Худрук Большого балета Алексей Ратманский: "Раздеть артистов невозможно"
вопрос: Почему вы решили отказаться от авторских костюмов?
ответ: Голейзовский, как мы можем прочитать в документах, сам был не очень ими доволен, постоянно экспериментировал в этом направлении, что дает нам моральное право искать другие решения. В идеале, как вы знаете, он вообще хотел раздеть артистов. Но на сцене это невозможно по понятным причинам. Мне кажется, что Рустам Хамдамов нашел очень тонкое, точное и неожиданное решение. Он отразил внутренний мир, настроение "Скрябинианы" и при этом попал в точку - это находит отклик в нынешней аудитории. По крайней мере, у меня. Я знаю, что люди, мнению которых я доверяю, тоже находятся под впечатлением. Для меня это совершенно новый взгляд на Голейзовского. Я думаю, что именно в таком виде его хорео-графия может произвести впечатление на современную публику.
в: А как же авторская светопартитура? У вас действительно очень скромный свет.
о: Ну, потому что у нас экспериментальные мастерские, тут не до света, мы им даже не занимались - не тот формат. Когда будем делать спектакль на основной сцене, а мы его сделаем, я надеюсь, - это будет другая история.
в: Вы все-таки планируете договориться с наследниками?
о: Хотелось бы. Без их ведома о дальнейшей работе речи быть не может. Они считают, что должно быть так, как было когда-то, а я считаю - нет, не должно. Потому что все записи, которые мы имеем в своем распоряжении, выглядят устаревшими. Не знаю, в чем там дело - в исполнении, костюмах или в чем-то еще... К тому же подобная практика интерпретации наследия принята во всем мире - когда творец уходит, его сочинения порой прочитываются самым неожиданным образом. И на этом пути возможны яркие открытия. Мне кажется, что здесь нет проблемы, а есть повод для дискуссии.

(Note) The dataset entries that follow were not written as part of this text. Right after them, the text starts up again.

What follows belongs to an exercise in optimizing a design on an open flow for small area, a short achievable clock period and few clock cycles per item; a production flow would make more cautious choices. Where RTL was checked, it was by simulation tests only, not by an equivalence proof against the original. No activity file was given, so power comes from the tool's default toggle rates.

Setup of run 1:
## line_follow_steering_core
module line_follow_steering_core (
   input  logic        clock,
   input  logic        reset,
   input  logic        req_valid,
   output logic        req_stall,
   input  logic [22:0] req_word,
   output logic        rsp_valid,
   input  logic        rsp_stall,
   output logic [17:0] rsp_word,
   input  logic        csr_write_en,
   input  logic [2:0]  csr_index,
   input  logic [15:0] csr_data
);
Settings: LEC_CHECK=0, CAP_MARGIN=20, CORE_MARGIN=2, CORE_UTILIZATION=40, CTS_BUF_LIST=sky130_fd_sc_hd__clkbuf_8, CTS_CLUSTER_SIZE=40, PLACE_DENSITY=0.75, SLEW_MARGIN=20, SYNTH_HIERARCHICAL=1; clock period 11.0 ns.
standard.sh (not shown) runs the stock make flow with config.mk's settings and CLKGATE_MAP_FILE= SYNTH_SCRIPT=/design/flow/synth_recipe.tcl, a recipe that flattens the netlist after the stock synthesis.
==> flow/flow/run.sh <==
#!/bin/bash
set -euo pipefail
MARGIN=$(cat flow/margin.txt)
bash standard.sh SETUP_SLACK_MARGIN="$MARGIN" TNS_END_PERCENT=100 REMOVE_ABC_BUFFERS=1 \
  BUFFER_PORTS_ARGS="-buffer_cell sky130_fd_sc_hd__buf_1" finish > flow_make.log 2>&1
==> flow/flow/margin.txt <==
6.8
Run 1 reached the end of the flow, and the finished layout is clean on the timing, DRC and antenna checks.
Testbench counts of run 1, summed over its fixed seeds: cycles 19,776, items 19,200.
Changes in run 2 relative to run 1:
Settings: PLACE_DENSITY removed (was 0.75).
==> flow/flow/margin.txt <==
7.0
==> comparison <==
Run 1 -> run 2: area taken by flip-flops and latches increased slightly. End point of the critical path = o_w[14]: run 1; end point of the critical path = o_w[11]: run 2. Per the comparison of run 2 with run 1, clock distribution area overhead in the final layout did not really move, net switching fraction of the power went down, first-iteration DRC count went down, worst setup slack went up, placed wire-length estimate went up. Finished layout cell area deteriorates in run 2 relative to run 1. Run 2 vs. run 1: wire length the detailed router placed on met1 went up by about 6%. Compared with run 1, run 2 shows post-layout minimum cycle time lower by 0.19 ns.
What run 3 does differently from run 2 at the input level:
Settings: CORE_UTILIZATION now 55, was 40; PLACE_DENSITY now 0.7, previously not set.
==> flow/flow/margin.txt <==
6.8
==> comparison <==
Compared with run 2, run 3 shows a higher portion of the clock cycle consumed by the worst path in the final layout.
Summary of run 3 over run 2: finished layout cell area lost 5.1%; synthesized cell count did not really move; core area fell by about 27%.
Filler-free cell count of the finished design (run 2 / run 3): 1.09
Looking only at net switching fraction of the power, and setting everything else aside, the lower value of run 2 and run 3 goes to run 3.
Die area | run 3 < run 2
[diff] post-place setup slack, run 3 relative to run 2: regression
Max non-clock buffer count across run 2 and run 3: run 2
Summary — total placed instance area, run 3 relative to run 2: lower, by 160 sq um.
Run 3 vs. run 2: clock input transition at the sequential cells of the worst setup and hold paths went down by 0.02 ns.

---

Setup of run A:
Another version of the RTL of line_follow_steering_core (not shown whole).
Size in the first run: ~2200 cells after synthesis.
Design line_follow_steering_core, start of the top module:
module line_follow_steering_core (
   input  logic        clock,
   input  logic        reset,
   input  logic        req_valid,
   output logic        req_stall,
   input  logic [22:0] req_word,
   output logic        rsp_valid,
   input  logic        rsp_stall,
   output logic [17:0] rsp_word,
   input  logic        csr_write_en,
   input  logic [2:0]  csr_index,
   input  logic [15:0] csr_data
);
Settings: LEC_CHECK=0, CAP_MARGIN=20, CORE_MARGIN=2, CORE_UTILIZATION=40, CTS_BUF_LIST=sky130_fd_sc_hd__clkbuf_8, CTS_CLUSTER_SIZE=40, SLEW_MARGIN=20, SYNTH_HIERARCHICAL=1; clock period 11.0 ns.
==> flow/flow/margin.txt <==
6.8
Scripts as last shown in full above: flow/flow/run.sh
Run A: full flow OK, the timing, DRC and antenna checks passed
The following lists how run X was set up differently from run A:
Settings: CTS_BUF_LIST removed (was sky130_fd_sc_hd__clkbuf_8); CTS_CLUSTER_SIZE removed (was 40).
==> flow/flow/run.sh <==
#!/bin/bash
set -euo pipefail
MARGIN=$(cat flow/margin.txt)
bash standard.sh SETUP_SLACK_MARGIN="$MARGIN" TNS_END_PERCENT=100 \
  BUFFER_PORTS_ARGS="-buffer_cell sky130_fd_sc_hd__buf_2" finish > flow_make.log 2>&1
==> flow/flow/margin.txt <==
6
- Diff run A -> run X: leakage power shows a reduction of about 1.6%, met3 usage in global routing shows an increase of 1.9 points, cell count shows a reduction of 55, critical path required time shows a reduction of 80 ps, period utilization shows an increase of 5.2 points.
- Routed wire length, run X vs run A: up by a few percent
- Run X ended up with a higher global-route track usage on met2 than run A did.
- Looking at launching element of the worst setup path, the base[0] result is from run X; the kg[1] one comes from run A.
Function was not checked in any run of this note: the RTL went through the layout flow alone.

[what the ideal ports hide]
In the flow no input, the clock included, has a driving cell. The finished layouts below were timed again as built, in two steps.
Step 1, drivers: a clkbuf_16 drives clock and a buf_2 each remaining input, both assumed.
Step 2 moves the port delays by t, midway between the first and last clock arrival at a register: inputs arrive t later, outputs are due t later. That takes back most of the time a late clock gives input paths.
Slacks: ideal ports / drivers / drivers and shift; pairs: ideal ports / drivers.
run | t (ns) | slack for setup (ns) | worst slew at a driven data input, ns | cell pins on the clock port's net
run 1 | 0.548 | 6.787 / 6.787 / 6.409 | 0.06 | 1
run 2 | 0.570 | 6.976 / 6.976 / 6.571 | 0.05 | 1
run 3 | 0.548 | 6.897 / 6.897 / 6.408 | 0.04 | 1
run A | 0.581 | 6.840 / 6.840 / 6.385 | 0.05 | 1
run X | 0.510 | 6.274 / 6.274 / 6.274 | 0.05 | 1
After both steps every run listed still meets setup and hold. The setup slack of run 3, which loses most, moves by 0.000 ns with the drivers and by -0.489 ns with both steps.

в: Но на сегодняшний день это повод для судебного иска...
о: Что ж, мы готовы. У нас достаточно сильные позиции. Во-первых, наш спектакль не коммерческий показ, а скорее открытая репетиция, на которую не продавались билеты. Во-вторых, проиграет от этого процесса только Голейзовский. Его могут забыть. Но я думаю, те, кто посмотрел спектакль, его уже никогда не забудут.